This is an optimization exercise on Yosys and OpenROAD, whose aim is small area and a short achievable clock period, not a production implementation.
In this exercise RTL edits were held to simulation tests only and were not proved equivalent to the original.
No activity file was given, so power comes from the tool's default toggle rates.

## the reference run
Design psum_buffer_top, start of the top module:
module psum_buffer_top (
  input  logic        CLK,
  input  logic        RESETN,
  input  psum_buf_pkg::acc_params_t acc_params,
  input  psum_buf_pkg::psum_word_t  output_base_addr,
  input  psum_buf_pkg::psum_word_t  mem_ctrl,
  input  logic        act_valid,
  input  psum_buf_pkg::psum_word_t  m_axi_rdata,
  input  logic        m_axi_rvalid_rready,
  input  logic        txn_done,
  input  logic        axi_error,
  output psum_buf_pkg::psum_word_t  pe_status,
  output psum_buf_pkg::psum_word_t  in_psum_out,
  output logic        in_psum_valid,
  output psum_buf_pkg::psum_word_t  m_ar_addr,
  output logic        init_axi_rd_txn
);
Size: about 4400 cells after synthesis, roughly 230 I/O pins, about 79000 µm² of cells after synthesis.
clock: 4.5 ns
lec_check: 0
cap_margin: 20
core_margin: 2
core_utilization: 60
cts_cluster_diameter: 100
cts_cluster_size: 25
setup_slack_margin: 2.4
slew_margin: 20
run.sh (not shown) runs the stock make flow with config.mk's settings and CLKGATE_MAP_FILE= SYNTH_SCRIPT=/design/flow/synth_recipe.tcl, a recipe that flattens the netlist after the stock synthesis.
[inputs] the trial run vs the reference run
- PLACE_DENSITY now 0.78, previously not set
- SETUP_SLACK_MARGIN now 2.0, was 2.4
- CORE_UTILIZATION now 70, was 60
==> flow/flow/run.sh (new file) <==
#!/bin/bash
set -euo pipefail
bash standard.sh "BUFFER_PORTS_ARGS=-buffer_cell sky130_fd_sc_hd__buf_4" finish > flow_make.log 2>&1
==> flow/standard.sh (new file) <==
#!/bin/bash
# synth_recipe.tcl (not shown) runs the flow's synth.tcl, then flattens the netlist and writes it again
# the make line also repeats each setting of config.mk as NAME=value (left out here)
make -C /OpenROAD-flow-scripts/flow DESIGN_CONFIG=/design/flow/config.mk WORK_HOME=/design/flow/orfs CLKGATE_MAP_FILE= SYNTH_SCRIPT=/design/flow/synth_recipe.tcl "${@:-finish}"
removed: flow/run.sh
[summary]
- The trial run vs. the reference run: clock transition at the register clock pins on the worst setup and hold paths after CTS now sits at about the same level, final critical delay including setup and external delays now sits higher, share of the cycle needed by the critical path after routing increased 9.8 points, timing-limited maximum frequency decreased 16%, critical path required time saw an increase.
- The trial run against the reference run; peak supply drop is down by more than a quarter.
- On the trial run: initial antenna violation count is 11 lower than what the reference run gave.
- Comparing the reference run and the trial run, the lower global-route usage is on the trial run.
- Taking the reference run as the reference point, the utilization of the trial run rises by 5.1 points.

Starting RTL as in the previous note.
export LEC_CHECK = 0
export CAP_MARGIN = 20
export CORE_MARGIN = 2
export CORE_UTILIZATION = 60
export CTS_CLUSTER_DIAMETER = 100
export CTS_CLUSTER_SIZE = 25
export PLACE_DENSITY = 0.7
export SETUP_SLACK_MARGIN = 2.4
export SLEW_MARGIN = 20
create_clock -name core_clock -period 4.5 [get_ports {CLK}]
standard.sh (not shown) runs the stock make flow with config.mk's settings and CLKGATE_MAP_FILE= SYNTH_SCRIPT=/design/flow/synth_recipe.tcl, a recipe that flattens the netlist after the stock synthesis.
==> flow/flow/run.sh <==
#!/bin/bash
set -euo pipefail
bash standard.sh "BUFFER_PORTS_ARGS=-buffer_cell sky130_fd_sc_hd__buf_4" finish > flow_make.log 2>&1
The baseline finished clean.
This design comes from an exercise in tuning for small area and few clock cycles on the open sky130 flow, not from production work. At most, simulation tests tie the RTL to the original design; equivalence was not proved.

## rev 12
## image_window_ctrl
module image_window_ctrl
#(
  parameter int IMG_W = 8,
  parameter int IMG_H = 8,
  parameter int DW    = 8
) (
  input  logic                          clk,
  input  logic                          reset,
  input  logic [3:0]                    cmd,
  input  logic                          cmd_valid,
  output logic                          busy,
  output logic                          done,
  output logic                          rom_rd,
  output logic [$clog2(IMG_W*IMG_H)-1:0] rom_addr,
  input  logic [DW-1:0]                 rom_data,
  output logic                          ram_we,
  output logic [$clog2(IMG_W*IMG_H)-1:0] ram_addr,
  output logic [DW-1:0]                 ram_wdata
);
  localparam logic [2:0] X_HOME = 3'(IMG_W / 2 - 1);
  localparam logic [2:0] Y_HOME = 3'(IMG_H / 2 - 1);
  localparam logic [2:0] X_MAX  = 3'(IMG_W - 2);
  localparam logic [2:0] Y_MAX  = 3'(IMG_H - 2);
  localparam logic [5:0] S_LAST = 6'd32;    
  logic [5:0]    s_r, s_nxt_s;
  logic          busy_r, done_r, ld_r, cap_r;
  logic [2:0]    x_r, y_r;
  logic [2:0]    vx_s, vy_s;
  logic [1:0]    ri_s [2];
  logic [1:0]    ci_s [2];
  logic [DW-1:0] v_s [2][2];
  logic [DW-1:0] n_s [2][2];
  logic          acc_s, op_wr_s, ld_end_s, rd_s, wr_s;
  ...
clock: 12.0 ns
lec_check: 0
abc_area: 1
cap_margin: 20
core_margin: 2
core_utilization: 50
place_density: 0.65
slew_margin: 20
standard.sh (not shown) runs the stock make flow with config.mk's settings and CLKGATE_MAP_FILE= SYNTH_SCRIPT=/design/flow/synth_recipe.tcl, a recipe that flattens the netlist after the stock synthesis.
==> flow/flow/run.sh <==
#!/bin/bash
# Own layout flow: the standard ORFS flow (standard.sh) with three changes:
#  - synthesis maps with an area-oriented ABC script (flow/abc_area.script) and without
#    Yosys's full-adder extraction, so ABC sees the adders and comparators as plain logic;
#  - port buffers are the smallest buffer cell;
#  - the clock tree uses larger sink clusters and no dummy loads.
# Registers, their names and cell types are those of the standard synthesis (dfflibmap runs
# before ABC and is unchanged). Each step's output goes to its own log here.
set -euo pipefail
W=$(pwd)
S=$W/scripts_local
rm -rf "$S"
mkdir -p "$S"
cp -r "$FLOW_HOME/scripts/." "$S/"
cp "$W/flow/abc_area.script" "$S/abc_area.script"
VARS=(
  "SCRIPTS_DIR=$S"
  "ADDER_MAP_FILE="
  "BUFFER_PORTS_ARGS=-buffer_cell sky130_fd_sc_hd__buf_1"
  "CTS_ARGS=-sink_clustering_enable -repair_clock_nets -dont_use_dummy_load -sink_clustering_size 25 -sink_clustering_max_diameter 120"
)
bash standard.sh "${VARS[@]}" synth > "$W/log_synth.txt" 2>&1
bash standard.sh "${VARS[@]}" floorplan > "$W/log_floorplan.txt" 2>&1
bash standard.sh "${VARS[@]}" place > "$W/log_place.txt" 2>&1
bash standard.sh "${VARS[@]}" cts > "$W/log_cts.txt" 2>&1
bash standard.sh "${VARS[@]}" finish > "$W/log_finish.txt" 2>&1
test -s "$W/out/final.def"
==> flow/flow/abc_area.script <==
strash
&get -n
&dch
&nf -R 1000
&put
Testbench counts of rev 12, summed over its fixed seeds: cycles 3,880.
> inputs changed (rev 12 -> rev 13)
Settings: CAP_MARGIN: 20 -> 5; CORE_UTILIZATION: 50 -> 65; SLEW_MARGIN: 20 -> 5; PLACE_DENSITY: 0.65 -> 0.8.
--- a/flow/flow/run.sh
+++ b/flow/flow/run.sh
@@ -18,5 +18,5 @@
   "ADDER_MAP_FILE="
   "BUFFER_PORTS_ARGS=-buffer_cell sky130_fd_sc_hd__buf_1"
-  "CTS_ARGS=-sink_clustering_enable -repair_clock_nets -dont_use_dummy_load -sink_clustering_size 25 -sink_clustering_max_diameter 120"
+  "CTS_ARGS=-sink_clustering_enable -repair_clock_nets -dont_use_dummy_load -sink_clustering_size 25 -sink_clustering_max_diameter 120 -root_buf sky130_fd_sc_hd__clkbuf_4 -tree_buf sky130_fd_sc_hd__clkbuf_4"
 )
 bash standard.sh "${VARS[@]}" synth > "$W/log_synth.txt" 2>&1
==> comparison <==
- Per the comparison of rev 13 with rev 12, count of non-filler cells in the finished layout dropped 181, final critical delay including setup and external delays climbed 0.062 ns, post-detailed-placement cell area dropped 2.3%.
- Final-layout worst hold slack of rev 12 is on par with rev 13.
- Wire length: rev 13 lower than rev 12
- Against rev 12 as the reference, rev 13 delivers a higher sequential cell area share.
- Highest clock frequency the design can meet was lower in the run labelled rev 13.
- [rev 13] number of tap cells added at floorplan fell about 24% relative to rev 12
- g_py[1].g_px[0].mem_r[2][7] as the destination of the critical timing path was reported by rev 13, and g_py[1].g_px[1].mem_r[15][7] by rev 12.
- First-pass GRT wire length (lower): rev 13

* * *

image_window_ctrl, a different RTL version from the one above (not shown whole).
For scale: roughly 1,900 cells after synthesis, about 530 flip-flops, about 39 I/O pins, about 24,000 um2 of cells after synthesis.
clock: 12.0 ns
lec_check: 0
abc_area: 1
cap_margin: 20
core_margin: 2
core_utilization: 50
cts_buf_list: sky130_fd_sc_hd__clkbuf_4
cts_cluster_size: 20
place_density: 0.65
slew_margin: 20
run.sh (not shown) runs the stock make flow with config.mk's settings and CLKGATE_MAP_FILE= SYNTH_SCRIPT=/design/flow/synth_recipe.tcl, a recipe that flattens the netlist after the stock synthesis.
Stock flow here: none of the scripts above is used.
Rerun with:
Settings changed: CTS_BUF_LIST sky130_fd_sc_hd__clkbuf_4 to sky130_fd_sc_hd__clkbuf_8, CTS_CLUSTER_SIZE 20 to 30.
Cell area shrinks by about 0.4%.
Global-route usage shrinks by 0.37 points.
Synthesized cell count stays the same.
Setup slack degrades by 0.070 ns.
First-iteration DRC count shrinks by 2.5%.
Utilization shrinks by 0.23 points.
Via count shrinks by about 2.4%.
Non-clock buffer count stays the same.
Fmax shrinks by about 0.7%.
Function was not checked in any run of this note: the RTL went through the layout flow alone.
This is an optimization exercise on Yosys and OpenROAD, whose aim is small area and a short achievable clock period, not a production implementation. The RTL was checked by simulation tests, not by an equivalence proof against the original design. Power figures rest on the tool's default switching activity, not on a simulated workload.

===== flow/design.v =====
`default_nettype none
package bdpd_pkg;
    localparam int unsigned VALUE_W = 32;
    localparam int unsigned POS_W   = 16;
    localparam int unsigned COUNT_W = 7;
    typedef enum logic [1:0] {
        CMD_PUSH_FRONT = 2'd0,
        CMD_POP_FRONT  = 2'd1,
        CMD_POP_BACK   = 2'd2,
        CMD_DELETE_AT  = 2'd3
    } cmd_t;
    typedef enum logic [1:0] {
        ST_DONE    = 2'd0,
        ST_EMPTY   = 2'd1,
        ST_FULL    = 2'd2,
        ST_IGNORED = 2'd3
    } status_t;
    typedef enum logic [1:0] {
        CELL_HOLD   = 2'd0,
        CELL_PUSH   = 2'd1,
        CELL_REMOVE = 2'd2
    } cell_op_t;
    typedef struct packed {
        cell_op_t           op;
        logic [POS_W-1:0]   del_idx;
    } cell_ctl_t;
    typedef struct packed {
        cmd_t                       command;
        logic signed [VALUE_W-1:0]  value;
        logic signed [POS_W-1:0]    position;
    } in_word_t;
    typedef struct packed {
        status_t                    status;
        logic [COUNT_W-1:0]         count;
        logic signed [VALUE_W-1:0]  front_value;
        logic signed [VALUE_W-1:0]  back_value;
    } out_word_t;
endpackage
`default_nettype wire
`default_nettype none
module bdpd_cell (
    input  wire logic                                clk,
    input  wire logic                                push,
    input  wire logic                                remove,
    input  wire logic [bdpd_pkg::VALUE_W-1:0]        left_value,
    input  wire logic [bdpd_pkg::VALUE_W-1:0]        right_value,
    output logic [bdpd_pkg::VALUE_W-1:0]             value
);
    always_ff @(posedge clk)
    begin
        if (push)
            value <= left_value;
        else if (remove)
            value <= right_value;
    end
endmodule
`default_nettype wire
`default_nettype none
module bdpd_ctrl #(
    parameter int DEPTH   = 32,
    parameter int COUNT_W = 6
) (
    input  wire logic                  start,
    input  wire bdpd_pkg::in_word_t    item,
    input  wire logic [DEPTH-1:0]      valid,
    input  wire logic [COUNT_W-1:0]    count,
    output logic                       push_en,
    output logic                       rem_en,
    output logic                       back_in,
    output logic                       back_pen,
    output logic                       front_clr,
    output logic [DEPTH-1:0]           shift,
    output bdpd_pkg::status_t          status
);
    logic                 is_push;
    logic                 is_popf;
    logic                 is_popb;
    logic                 is_del;
    logic                 pos_small;
    logic [COUNT_W-1:0]   p;
    logic                 del_ok;
    logic                 empty;
    logic                 full;
    assign empty     = ~valid[0];
    assign full      = valid[DEPTH-1];
    assign is_push   = start & (item.command == bdpd_pkg::CMD_PUSH_FRONT);
    assign is_popf   = start & (item.command == bdpd_pkg::CMD_POP_FRONT);
    assign is_popb   = start & (item.command == bdpd_pkg::CMD_POP_BACK);
    assign is_del    = start & (item.command == bdpd_pkg::CMD_DELETE_AT);
    assign pos_small = (item.position[bdpd_pkg::POS_W-1:COUNT_W] == '0);
    assign p         = item.position[COUNT_W-1:0];
    assign del_ok    = pos_small & (p <= count);
    assign push_en   = is_push & ~full;
    assign rem_en    = ~empty & (is_popf | is_popb | (is_del & del_ok));
    assign back_in   = push_en & empty;
    assign back_pen  = rem_en & (is_popb | ~valid[1] | (is_del & (p == count)));
    assign front_clr = is_popb & ~valid[1];
    for (genvar i = 0; i < DEPTH; i++)
    begin : g_shift
        assign shift[i] = is_popf | (is_del & pos_small & (p <= COUNT_W'(i + 1)));
    end
    always_comb
    begin
        status = bdpd_pkg::ST_DONE;
        case (item.command)
            bdpd_pkg::CMD_PUSH_FRONT: if (full)  status = bdpd_pkg::ST_FULL;
            bdpd_pkg::CMD_POP_FRONT:  if (empty) status = bdpd_pkg::ST_EMPTY;
            bdpd_pkg::CMD_POP_BACK:   if (empty) status = bdpd_pkg::ST_EMPTY;
            default:
                if (empty)        status = bdpd_pkg::ST_EMPTY;
                else if (!del_ok) status = bdpd_pkg::ST_IGNORED;
        endcase
    end
endmodule
`default_nettype wire
`default_nettype none
module bounded_deque_positional_delete_core #(
    parameter int DEPTH = 32
) (
    input  wire logic                  clk,
    input  wire logic                  rst_n,
    input  wire logic                  start,
    input  wire logic [49:0]           item,
    output logic                       busy,
    output logic                       done,
    output logic [72:0]                result
);
    localparam int W       = bdpd_pkg::VALUE_W;
    localparam int COUNT_W = $clog2(DEPTH + 1);
    bdpd_pkg::in_word_t     item_w;
    assign item_w = item;
    logic [W-1:0]           word [DEPTH];
    logic [DEPTH-1:0]       valid;
    logic [COUNT_W-1:0]     count;
    bdpd_pkg::status_t      status;
    logic                   done_reg;
    logic [W-1:0]           back;
    logic                   push_en;
    logic                   rem_en;
    logic                   back_in;
    logic                   back_pen;
    logic                   front_clr;
    logic [DEPTH-1:0]       shift;
    bdpd_pkg::status_t      status_next;
    logic [W-1:0]           pen;
    logic [DEPTH:0]         valid_up;
    assign valid_up = {1'b0, valid};
    bdpd_ctrl #(
        .DEPTH   (DEPTH),
        .COUNT_W (COUNT_W)
    ) u_ctrl (
        .start     (start),
        .item      (item_w),
        .valid     (valid),
        .count     (count),
        .push_en   (push_en),
        .rem_en    (rem_en),
        .back_in   (back_in),
        .back_pen  (back_pen),
        .front_clr (front_clr),
        .shift     (shift),
        .status    (status_next)
    );
    always_ff @(posedge clk or negedge rst_n)
    begin
        if (!rst_n)
            word[0] <= '0;
        else if (push_en)
            word[0] <= item_w.value;
        else if (shift[0])
            word[0] <= valid[1] ? word[1] : '0;
        else if (front_clr)
            word[0] <= '0;
    end
    for (genvar i = 1; i < DEPTH; i++)
    begin : g_cell
        if (i < DEPTH - 1)
        begin : g_mid
            bdpd_cell u_cell (
                .clk         (clk),
                .push        (push_en),
                .remove      (shift[i]),
                .left_value  (word[i-1]),
                .right_value (word[i+1]),
                .value       (word[i])
            );
        end
        else
        begin : g_last
            bdpd_cell u_cell (
                .clk         (clk),
                .push        (push_en),
                .remove      (1'b0),
                .left_value  (word[i-1]),
                .right_value (word[i]),
                .value       (word[i])
            );
        end
    end
    always_comb
    begin
        pen = '0;
        for (int i = 0; i < DEPTH - 1; i++)
        begin
            if (valid[i+1] && !valid_up[i+2])
                pen = pen | word[i];
        end
    end
    always_ff @(posedge clk or negedge rst_n)
    begin
        if (!rst_n)
        begin
            valid    <= '0;
            count    <= '0;
            status   <= bdpd_pkg::ST_DONE;
            done_reg <= 1'b0;
            back     <= '0;
        end
        else
        begin
            done_reg <= start;
            if (start)
                status <= status_next;
            if (push_en)
            begin
                valid <= {valid[DEPTH-2:0], 1'b1};
                count <= count + COUNT_W'(1);
            end
            else if (rem_en)
            begin
                valid <= {1'b0, valid[DEPTH-1:1]};
                count <= count - COUNT_W'(1);
            end
            if (back_in)
                back <= item_w.value;
            else if (back_pen)
                back <= pen;
        end
    end
    assign busy   = 1'b0;
    assign done   = done_reg;
    assign result = {status, bdpd_pkg::COUNT_W'(count), word[0], back};
endmodule
`default_nettype wire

--------------------------------------------------

Every line of the records above where the string "note" is found should be copied.

Starting RTL as in the previous note.
Function was not checked in any run of this note: the RTL went through the layout flow alone.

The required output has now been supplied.